▶ About this exercise
Search the records for the word "chain". Copy every line where it appears.

▶ Data supplied
$ cat config.mk
export PLATFORM = sky130hd
export DESIGN_NAME = i2c_subaddr_regfile
export DESIGN_NICKNAME = d
export VERILOG_FILES = /design/src/rtl/i2cw_pkg.sv /design/src/rtl/i2cw_sync.sv /design/src/rtl/i2cw_bitphy.sv /design/src/rtl/i2cw_ctrl.sv /design/src/rtl/i2cw_regbank.sv /design/src/rtl/i2c_subaddr_regfile.sv
export SDC_FILE = /design/constraint.sdc
export NUM_CORES = 1
export LEC_CHECK = 0
export BUFFER_PORTS_ARGS = -buffer_cell sky130_fd_sc_hd__clkbuf_2
export CORE_MARGIN = 4
export CORE_UTILIZATION = 40
export CTS_CLUSTER_SIZE = 25
export DETAILED_ROUTE_END_ITERATION = 8
export GPL_ROUTABILITY_DRIVEN = 0
export SLEW_MARGIN = 40
export SYNTH_ARGS = -nofsm -noshare
export SYNTH_HDL_FRONTEND = slang
export SYNTH_SLANG_ARGS = --single-unit
$ cat constraint.sdc
create_clock -name clk -period 2.6 [get_ports clk]
set_input_delay 0 -clock clk [delete_from_list [all_inputs] [get_ports clk]]
set_output_delay 0 -clock clk [all_outputs]
set_load 0.01 [all_outputs]
$ cat src/rtl/i2cw_pkg.sv
package i2cw_pkg;
   typedef enum logic [2:0] {
      ST_IDLE,
      ST_ADDR,
      ST_SUB1,
      ST_SUB,
      ST_DATA,
      ST_SKIP
   } link_state_t;
endpackage

$ cat src/rtl/i2cw_sync.sv
module i2cw_sync #(
   parameter int STAGES = 2,
   parameter int W      = 2
) (
   input  logic         clk,
   input  logic         rst_n,
   input  logic [W-1:0] d,
   output logic [W-1:0] q
);
   if (STAGES < 2) begin : g_bad_stages
      $error("i2cw_sync needs at least two stages");
   end

   logic [STAGES-1:0][W-1:0] chain;

   always_ff @(posedge clk or negedge rst_n) begin
      if (!rst_n) chain <= '1;
      else        chain <= {chain[STAGES-2:0], d};
   end

   assign q = chain[STAGES-1];
endmodule

$ cat src/rtl/i2cw_bitphy.sv
module i2cw_bitphy (
   input  logic       clk,
   input  logic       rst_n,
   input  logic       scl,
   input  logic       sda,
   input  logic       ack_req,
   output logic       start_p,
   output logic       stop_p,
   output logic       byte_p,
   output logic [7:0] byte_o,
   output logic       sda_low_o
);
   logic       scl_q, sda_q;
   logic       scl_rise, scl_fall, start_c, stop_c;
   logic [3:0] bit_cnt;
   logic       in_ack, active;
   logic [7:0] shreg;

   assign scl_rise = scl & ~scl_q;
   assign scl_fall = ~scl & scl_q;
   assign start_c  = scl & scl_q & sda_q & ~sda;
   assign stop_c   = scl & scl_q & ~sda_q & sda;

   always_ff @(posedge clk or negedge rst_n) begin
      if (!rst_n) begin
         scl_q     <= 1'b1;
         sda_q     <= 1'b1;
         start_p   <= 1'b0;
         stop_p    <= 1'b0;
         byte_p    <= 1'b0;
         bit_cnt   <= '0;
         in_ack    <= 1'b0;
         active    <= 1'b0;
         shreg     <= '0;
         sda_low_o <= 1'b0;
      end else begin
         scl_q   <= scl;
         sda_q   <= sda;
         start_p <= start_c;
         stop_p  <= stop_c;
         byte_p  <= 1'b0;
         if (start_c || stop_c) begin
            bit_cnt   <= '0;
            in_ack    <= 1'b0;
            sda_low_o <= 1'b0;
            active    <= start_c;
         end else if (active) begin
            if (scl_rise && !in_ack && bit_cnt < 4'd8) begin
               shreg   <= {shreg[6:0], sda};
               bit_cnt <= bit_cnt + 4'd1;
               if (bit_cnt == 4'd7) byte_p <= 1'b1;
            end else if (scl_fall && bit_cnt == 4'd8) begin
               if (!in_ack) begin
                  in_ack    <= 1'b1;
                  sda_low_o <= ack_req;
               end else begin
                  in_ack    <= 1'b0;
                  sda_low_o <= 1'b0;
                  bit_cnt   <= '0;
               end
            end
         end
      end
   end

   assign byte_o = shreg;

   AST_ACK_STARTS_SCL_LOW: assert property (@(posedge clk) disable iff (!rst_n)
      $rose(sda_low_o) |-> !scl);
   AST_ACK_ENDS_ON_EVENT: assert property (@(posedge clk) disable iff (!rst_n)
      $fell(sda_low_o) |-> ($past(scl_fall) || $past(start_c) || $past(stop_c)));
endmodule

$ cat src/rtl/i2cw_ctrl.sv
module i2cw_ctrl
   import i2cw_pkg::*;
#(
   parameter logic [6:0] SLAVE_ADDR = 7'h5A
) (
   input  logic       clk,
   input  logic       rst_n,
   input  logic       start_p,
   input  logic       stop_p,
   input  logic       byte_p,
   input  logic [7:0] byte_i,
   output logic       ack_req,
   output logic       wr_en,
   output logic [7:0] wr_addr,
   output logic [7:0] wr_data
);
   link_state_t state;
   logic [7:0]  ptr;
   logic        burst;

   always_ff @(posedge clk or negedge rst_n) begin
      if (!rst_n) begin
         state   <= ST_IDLE;
         ptr     <= '0;
         burst   <= 1'b0;
         ack_req <= 1'b0;
         wr_en   <= 1'b0;
         wr_addr <= '0;
         wr_data <= '0;
      end else begin
         wr_en <= 1'b0;
         if (start_p) begin
            state   <= ST_ADDR;
            ack_req <= 1'b0;
         end else if (stop_p) begin
            state   <= ST_IDLE;
            ack_req <= 1'b0;
         end else if (byte_p) begin
            unique case (state)
               ST_ADDR: begin
                  if (byte_i[7:1] == SLAVE_ADDR && !byte_i[0]) begin
                     state   <= ST_SUB1;
                     ack_req <= 1'b1;
                  end else begin
                     state   <= ST_SKIP;
                     ack_req <= 1'b0;
                  end
               end
               ST_SUB1: begin
                  burst   <= byte_i[7];
                  ptr     <= {1'b0, byte_i[6:0]};
                  state   <= ST_DATA;
                  ack_req <= 1'b1;
               end
               ST_SUB: begin
                  ptr     <= {1'b0, byte_i[6:0]};
                  state   <= ST_DATA;
                  ack_req <= 1'b1;
               end
               ST_DATA: begin
                  wr_en   <= 1'b1;
                  wr_addr <= ptr;
                  wr_data <= byte_i;
                  ack_req <= 1'b1;
                  if (burst) ptr   <= ptr + 8'd1;
                  else       state <= ST_SUB;
               end
               default: ack_req <= 1'b0;
            endcase
         end
      end
   end

   AST_SKIP_NO_WRITE: assert property (@(posedge clk) disable iff (!rst_n)
      (state == ST_SKIP) |=> !wr_en);
   AST_BURST_STEP: assert property (@(posedge clk) disable iff (!rst_n)
      (byte_p && !start_p && !stop_p && state == ST_DATA && burst) |=> (ptr == $past(ptr) + 8'd1));
   AST_ALT_BACK_TO_SUB: assert property (@(posedge clk) disable iff (!rst_n)
      (byte_p && !start_p && !stop_p && state == ST_DATA && !burst) |=> (state == ST_SUB));
   AST_STOP_IDLE: assert property (@(posedge clk) disable iff (!rst_n)
      (stop_p && !start_p) |=> (state == ST_IDLE));
endmodule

▶ Expected answer
   logic [STAGES-1:0][W-1:0] chain;
      if (!rst_n) chain <= '1;
      else        chain <= {chain[STAGES-2:0], d};
   assign q = chain[STAGES-1];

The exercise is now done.